Stored items from a collection:
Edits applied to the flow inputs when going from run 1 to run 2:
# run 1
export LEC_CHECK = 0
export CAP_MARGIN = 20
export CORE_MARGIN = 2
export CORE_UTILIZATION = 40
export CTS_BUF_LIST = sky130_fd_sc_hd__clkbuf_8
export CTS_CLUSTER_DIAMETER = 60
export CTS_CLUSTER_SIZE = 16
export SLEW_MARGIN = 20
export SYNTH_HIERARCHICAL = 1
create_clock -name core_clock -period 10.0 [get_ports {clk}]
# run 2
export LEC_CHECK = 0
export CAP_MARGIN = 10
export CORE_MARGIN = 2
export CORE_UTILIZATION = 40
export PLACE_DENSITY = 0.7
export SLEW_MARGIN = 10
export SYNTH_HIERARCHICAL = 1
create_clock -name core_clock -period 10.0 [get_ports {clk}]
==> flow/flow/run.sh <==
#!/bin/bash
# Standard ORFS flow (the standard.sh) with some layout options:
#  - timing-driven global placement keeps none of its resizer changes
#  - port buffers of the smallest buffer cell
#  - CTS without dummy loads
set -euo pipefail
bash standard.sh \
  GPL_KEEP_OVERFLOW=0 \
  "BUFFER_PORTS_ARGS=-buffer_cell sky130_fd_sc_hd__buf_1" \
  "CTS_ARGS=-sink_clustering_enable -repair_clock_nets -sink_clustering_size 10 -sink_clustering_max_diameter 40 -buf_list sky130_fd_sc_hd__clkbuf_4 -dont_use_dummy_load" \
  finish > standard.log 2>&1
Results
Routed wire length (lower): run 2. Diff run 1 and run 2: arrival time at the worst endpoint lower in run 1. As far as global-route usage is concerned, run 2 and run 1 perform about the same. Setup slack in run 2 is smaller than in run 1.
Context: an optimization exercise on an open-source flow, tuned for small area, a short achievable clock period and few clock cycles per item. The choices shown serve that exercise and are no tape-out recipe. Function was checked by simulation only, so behaviour that the tests miss may differ from the original. Power and IR drop assume default switching activity.

==> flow/design.v <==
module mobius_inv_seq #(
   parameter int N      = 512,
   parameter int log2_N = 9,
   parameter int PRE    = 7
) (
   input  logic         clk,
   input  logic         rst_n,
   input  logic         start,
   input  logic [0:N-1] inputs,
   output logic         busy,
   output logic         done,
   output logic [0:N-1] outputs
);
   logic [0:N-1] lv [0:log2_N];
   logic [0:N-1] mid_q;
   logic         done_q;
   logic         accept;
   assign lv[0] = inputs;
   for (genvar s = 0; s < log2_N; s++) begin : g_lvl
      localparam int D = 1 << s;
      logic [0:N-1]   v;
      logic [0:N-1]   w;
      logic [0:N/2-1] hi;
      logic [0:N/2-1] lo;
      logic [0:N/2-1] x;
      if (s == PRE) begin : g_reg
         assign v = mid_q;
      end else begin : g_comb
         assign v = lv[s];
      end
      always_comb begin
         for (int k = 0; k < N / 2; k++) begin
            hi[k] = v[((k >> s) << (s + 1)) + D + (k & (D - 1))];
            lo[k] = v[((k >> s) << (s + 1)) + (k & (D - 1))];
         end
      end
      mobius_xor_vec #(.W(N / 2)) u_x (.a(hi), .b(lo), .y(x));
      always_comb begin
         w = v;
         for (int k = 0; k < N / 2; k++)
            w[((k >> s) << (s + 1)) + D + (k & (D - 1))] = x[k];
      end
      assign lv[s+1] = w;
   end
   assign accept = start & ~done_q;
   always_ff @(posedge clk or negedge rst_n) begin
      if (!rst_n) done_q <= 1'b0;
      else        done_q <= accept;
   end
   always_ff @(posedge clk) begin
      if (accept) mid_q <= lv[PRE];
   end
   assign busy    = 1'b0;
   assign done    = done_q;
   assign outputs = (PRE == log2_N) ? mid_q : lv[log2_N];
endmodule
module mobius_xor_vec #(
   parameter int W = 256
) (
   input  logic [0:W-1] a,
   input  logic [0:W-1] b,
   output logic [0:W-1] y
);
   assign y = a ^ b;
endmodule
==> flow/config.mk <==
export PLATFORM = sky130hd
export DESIGN_NAME = mobius_inv_seq
export DESIGN_NICKNAME = mobius_inv_seq
export VERILOG_FILES = /design/flow/design.v
export SDC_FILE = /design/flow/constraint.sdc
export NUM_CORES = 4
export LEC_CHECK = 0
export CAP_MARGIN = 10
export CORE_MARGIN = 2
export CORE_UTILIZATION = 58
export CTS_BUF_LIST = sky130_fd_sc_hd__clkbuf_4 sky130_fd_sc_hd__clkbuf_8
export SETUP_SLACK_MARGIN = 1.25
export SLEW_MARGIN = 10
export SYNTH_HIERARCHICAL = 1
export SYNTH_MINIMUM_KEEP_SIZE = 0
==> flow/constraint.sdc <==
create_clock -name core_clock -period 4.0 [get_ports {clk}]
set_input_delay 0.8000 -clock core_clock [delete_from_list [all_inputs] [get_ports {clk}]]
set_output_delay 0.8000 -clock core_clock [all_outputs]
set_load 0.01 [all_outputs]
standard.sh (not shown) runs the stock make flow with config.mk's settings and CLKGATE_MAP_FILE= SYNTH_SCRIPT=/design/flow/synth_recipe.tcl, a recipe that flattens the netlist after the stock synthesis.
==> flow/flow/run.sh <==
#!/bin/bash
# The standard layout, except that:
# - the port buffers are the smallest plain buffer (buf_1) instead of the
#   delay buffer buffer_ports picks by default;
# - pins may sit one routing track apart, so that the 1029 ports fit on the
#   edge of a die sized by the cells rather than by the pin count.
set -euo pipefail
export BUFFER_PORTS_ARGS="-buffer_cell sky130_fd_sc_hd__buf_1"
export PLACE_PINS_ARGS="-min_distance 1 -min_distance_in_tracks"
bash standard.sh > standard.log 2>&1
The baseline produced a clean layout.
Testbench counts at the start, summed over its fixed seeds: cycles 3,200, items 1,600.
==> next run, changes <==
Settings changed: CAP_MARGIN 10 to 20, CORE_UTILIZATION 58 to 65, CTS_BUF_LIST sky130_fd_sc_hd__clkbuf_4 sky130_fd_sc_hd__clkbuf_8 to default, SLEW_MARGIN 10 to 20.
Result: The new run ended with an error in global routing, error GRT-0116. Area after synthesis does not change. Synthesized cell count is unchanged.
==> next run, changes <==
Settings changed: CORE_UTILIZATION 65 to 50, SETUP_SLACK_MARGIN 1.25 to 1.5.
The new run produced a clean layout.
Area after synthesis stays the same.
Synthesized cell count does not change.
==> next run, changes <==
Settings changed: CORE_UTILIZATION 50 to 58, TNS_END_PERCENT from default to 10.
Outcome: The changed run completed with no timing, DRC or antenna violations; fmax goes down by roughly a tenth; sequential power barely changes; via count goes down by a few percent; flip-flop and latch count stays the same; routed wire length goes down by a few percent; setup slack loses 310 ps; worst hold slack gains 10 ps; sequential share of layout area goes up by 3.4 points; design area goes down by roughly a tenth; die area goes down by roughly a tenth; first-iteration DRC count goes up by a few percent.

========
// mobius_inv_seq: RTL as listed in full above, without the edits since
export LEC_CHECK = 0
export CAP_MARGIN = 20
export CORE_MARGIN = 2
export CORE_UTILIZATION = 50
export SETUP_SLACK_MARGIN = 2.0
export SLEW_MARGIN = 20
export SYNTH_HIERARCHICAL = 1
export SYNTH_MINIMUM_KEEP_SIZE = 0
create_clock -name core_clock -period 4.0 [get_ports {clk}]
Scripts as last shown in full above: flow/flow/run.sh
The first run never finished: it broke off in global routing (5_1_grt).
Testbench counts at the start, summed over its fixed seeds: cycles 3,200, items 1,600.
Edit:
--- a/flow/config.mk
+++ b/flow/config.mk
@@ -9,4 +9,4 @@
 export CORE_MARGIN = 2
-export CORE_UTILIZATION = 50
-export SETUP_SLACK_MARGIN = 2.0
+export CORE_UTILIZATION = 58
+export SETUP_SLACK_MARGIN = 1.25
 export SLEW_MARGIN = 20
The changed run finished clean.
Synthesized area stays the same.
Synthesized cell count is unchanged.
Edit:
==> flow/flow/run.sh (replaced) <==
#!/bin/bash
# The standard layout, except that the port buffers are the smallest plain
# buffer (buf_1) instead of the delay buffer buffer_ports picks by default.
set -euo pipefail
export BUFFER_PORTS_ARGS="-buffer_cell sky130_fd_sc_hd__buf_1"
bash standard.sh > standard.log 2>&1
--- a/flow/config.mk
+++ b/flow/config.mk
@@ -9,3 +9,3 @@
 export CORE_MARGIN = 2
-export CORE_UTILIZATION = 58
+export CORE_UTILIZATION = 40
 export SETUP_SLACK_MARGIN = 1.25
=> Register-to-register slack improves by 0.12 ns; maximum frequency is higher by 1.5%; via count falls by 3.4%; design area rose by 6.2%; core utilization came out lower by 19 points; clock skew is higher by 0.0067 ns; worst hold slack improved by 0.0030 ns; die area goes up by 44%; area after synthesis stays the same.
Edit:
==> flow/flow/run.sh (replaced) <==
#!/bin/bash
# The standard layout, except that:
# - the port buffers are the smallest plain buffer (buf_1) instead of the
#   delay buffer buffer_ports picks by default;
# - pins may sit one routing track apart, so that the 1029 ports fit on the
#   edge of a die sized by the cells rather than by the pin count.
set -euo pipefail
export BUFFER_PORTS_ARGS="-buffer_cell sky130_fd_sc_hd__buf_1"
export PLACE_PINS_ARGS="-min_distance 1 -min_distance_in_tracks"
bash standard.sh > standard.log 2>&1
--- a/flow/config.mk
+++ b/flow/config.mk
@@ -9,3 +9,4 @@
 export CORE_MARGIN = 2
-export CORE_UTILIZATION = 40
+export CORE_UTILIZATION = 58
+export GPL_ROUTABILITY_DRIVEN = 0
 export SETUP_SLACK_MARGIN = 1.25
What happened: The new run passed the timing, design-rule and antenna checks; total power shrinks by a few percent; synthesized area does not change; routed wire length shrinks by about a fifth.
Edit:
--- a/flow/config.mk
+++ b/flow/config.mk
@@ -9,4 +9,3 @@
 export CORE_MARGIN = 2
-export CORE_UTILIZATION = 58
-export GPL_ROUTABILITY_DRIVEN = 0
+export CORE_UTILIZATION = 50
 export SETUP_SLACK_MARGIN = 1.25
=>
- The changed run finished clean
- via count is about the same
- design area climbs slightly
- worst setup slack improves by 0.10 ns
- die area came out higher by about a fifth
- maximum frequency rises by a few percent
- core utilization drops by 9.8 points
- clock skew climbs by 0.019 ns
- register-to-register slack degrades by 0.15 ns
- clock power goes up by a few percent
- sequential power hardly moves
- flip-flop and latch count stays the same

## re-timing with driven ports
No port has a modelled driver above. Below, the same layouts with a new extraction and two added sets of constraints. Step 1 sets driving cells, clkbuf_16 on the clock port and buf_2 on the other inputs (assumed; they add their load-dependent delay and slew). Step 2 times the ports against the registers' clock, not the clock port: input delays grow and output delays shrink by t, the midpoint of the rising clock arrivals with the driver on. Slacks: no drivers / after step 1 / after step 2; pairs: no drivers / after step 1.
run	shift t [ns]	slack for setup (ns)	clock arrival spread, ns	worst slew at a driven data input, ns
the first run of note 1	0.762	1.156 / 1.123 / 0.416	0.050 / 0.051	0.21
the third run of note 1	0.707	1.302 / 1.230 / 0.570	0.048 / 0.047	0.18
the fourth run of note 1	0.703	0.992 / 1.037 / 0.334	0.026 / 0.026	0.20
the second run of note 2	0.706	1.128 / 1.116 / 0.461	0.026 / 0.027	0.21
the third run of note 2	0.702	1.170 / 1.129 / 0.502	0.048 / 0.049	0.14
the fourth run of note 2	0.696	1.036 / 0.967 / 0.529	0.017 / 0.017	0.21
the fifth run of note 2	0.704	1.140 / 1.149 / 0.488	0.054 / 0.053	0.19
After both steps every run listed still meets setup and hold. The setup slack of the first run of note 1, which loses most, moves by -0.033 ns with the drivers and by -0.740 ns with both steps.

*What needs to be done*. Quote, word for word, every line from the top of the entries through the line that holds "GPL_KEEP_OVERFLOW=0 \".

*Response*.
Edits applied to the flow inputs when going from run 1 to run 2:
# run 1
export LEC_CHECK = 0
export CAP_MARGIN = 20
export CORE_MARGIN = 2
export CORE_UTILIZATION = 40
export CTS_BUF_LIST = sky130_fd_sc_hd__clkbuf_8
export CTS_CLUSTER_DIAMETER = 60
export CTS_CLUSTER_SIZE = 16
export SLEW_MARGIN = 20
export SYNTH_HIERARCHICAL = 1
create_clock -name core_clock -period 10.0 [get_ports {clk}]
# run 2
export LEC_CHECK = 0
export CAP_MARGIN = 10
export CORE_MARGIN = 2
export CORE_UTILIZATION = 40
export PLACE_DENSITY = 0.7
export SLEW_MARGIN = 10
export SYNTH_HIERARCHICAL = 1
create_clock -name core_clock -period 10.0 [get_ports {clk}]
==> flow/flow/run.sh <==
#!/bin/bash
# Standard ORFS flow (the standard.sh) with some layout options:
#  - timing-driven global placement keeps none of its resizer changes
#  - port buffers of the smallest buffer cell
#  - CTS without dummy loads
set -euo pipefail
bash standard.sh \
  GPL_KEEP_OVERFLOW=0 \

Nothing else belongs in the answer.